Todos os dias atravessava a ponte, a estrada, o jardim, a
rua ensolarada. Abria as portas do café onde trabalhava, enfiava pela cabeça um
avental preto com um arranha-céus ao peito e sentia as pernas leves e a cabeça
no lugar e na cozinha batia farinha, ovos, açúcar e chocolate, uma noz de
manteiga. Depois a massa do bolo crescia em grandes tabuleiros e do forno fugia
um cheiro bom que acordava nas pessoas uma vontade de beber três chávenas de
café e entrelaçar cinco dedos de conversa. Apressava-se de mesa em mesa e os
guardanapos de papel eram verdes alface que ia bem com o castanho chocolate e
as chávenas pretas café e de cada cliente sabia o nome próprio, que é aquele
nome que umas vezes vai bem connosco e a maior parte das outras, não.
Às oito horas em ponto ela atravessava a praça e a
calçada ziguezagueava, as pedras assentes irregularmente sabiam da regularidade
do andamento acelerado, uniforme era a cor do céu e os pássaros cantavam. O
coração do rapaz batia mais forte e o equilíbrio entre o tabuleiro e as
chávenas, perigosamente instável. Ela, não via nada. A saia esvoaçava, o cabelo
de fogo a arder ao sol da manhã, as leggings pretas e pretos os sapatos e o
casaco tal e qual o café. A rapariga da bicicleta azul atravessava a praça e o
tempo parava.
No peitilho do avental o arranha-céus inclinava-se para a
direita e na curva apertada virava à esquerda e metia água. As pessoas
perguntavam, o que foi?
O rapaz entrelaçava cinco dedos de esperança e respondia,
não foi nada.
Mas numa manhã azul ela travou, encostou a bicicleta a
uma cadeira da esplanada e pediu, por favor quero um pão de sementes de sésamo
com geleia e um sumo de maçã.
O rapaz sentiu a cabeça fora do lugar, respondeu, faça o
favor de se sentar e correu para a cozinha, tremeu, chorou, deitou chocolate
pelos olhos, pesou o fermento e a farinha, um pouco de água e sal, amassou, gritou,
abre-te sésamo! e no forno o pão cresceu e estalou.

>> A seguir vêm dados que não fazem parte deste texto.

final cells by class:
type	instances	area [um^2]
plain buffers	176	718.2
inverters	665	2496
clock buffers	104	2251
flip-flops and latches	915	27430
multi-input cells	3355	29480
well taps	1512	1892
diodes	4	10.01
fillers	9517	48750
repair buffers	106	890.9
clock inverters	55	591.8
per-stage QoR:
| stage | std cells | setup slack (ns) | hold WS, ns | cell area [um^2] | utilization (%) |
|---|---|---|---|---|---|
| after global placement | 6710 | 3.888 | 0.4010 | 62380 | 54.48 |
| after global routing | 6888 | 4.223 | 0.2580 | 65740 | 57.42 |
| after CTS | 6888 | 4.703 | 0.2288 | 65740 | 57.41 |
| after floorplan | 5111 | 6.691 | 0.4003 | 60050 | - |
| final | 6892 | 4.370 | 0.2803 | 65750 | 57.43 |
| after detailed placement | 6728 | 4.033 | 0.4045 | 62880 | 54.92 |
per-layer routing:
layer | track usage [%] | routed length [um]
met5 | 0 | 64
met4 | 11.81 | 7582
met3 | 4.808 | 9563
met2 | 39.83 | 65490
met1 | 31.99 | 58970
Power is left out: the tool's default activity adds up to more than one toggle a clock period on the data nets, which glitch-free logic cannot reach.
**config.mk**
```make
export PLATFORM = sky130hd
export DESIGN_NAME = odometry_pose_integrator
export DESIGN_NICKNAME = d
export VERILOG_FILES = /design/src/rtl/opi_pkg.sv /design/src/rtl/odometry_pose_integrator.sv
export SDC_FILE = /design/constraint.sdc
export NUM_CORES = 2
export LEC_CHECK = 0
export BUFFER_PORTS_ARGS = -buffer_cell sky130_fd_sc_hd__buf_2
export CAP_MARGIN = 20
export CORE_UTILIZATION = 55
export CTS_CLUSTER_SIZE = 12
export DETAILED_ROUTE_END_ITERATION = 10
export PLACE_DENSITY = 0.74
export SLEW_MARGIN = 25
export SYNTH_ARGS = -nofsm -noshare
export SYNTH_HDL_FRONTEND = slang
export SYNTH_SLANG_ARGS = --single-unit
```
**constraint.sdc**
```tcl
create_clock -name clk -period 15 [get_ports clk]
set_clock_uncertainty 0.15 [all_clocks]
set_input_delay 1.5 -clock clk [delete_from_list [all_inputs] [get_ports clk]]
set_output_delay 1.5 -clock clk [all_outputs]
set_load 0.01 [all_outputs]
```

Na praça não existia mais ninguém, apenas o rapaz, a
rapariga a trincar pão fresco e reineta era a maçã. Ele disse, com licença,
tenho vinte anos e sentou-se ao pé dela. O arranha-céus aguentou firme. Eu
também não tenho tempo para pessoas cinzentas, respondeu a rapariga e deram uma
gargalhada. Os guardanapos verdes levantaram voo, abriram-se, fecharam-se, pousaram
feitos folha nos ramos das árvores e pela calçada.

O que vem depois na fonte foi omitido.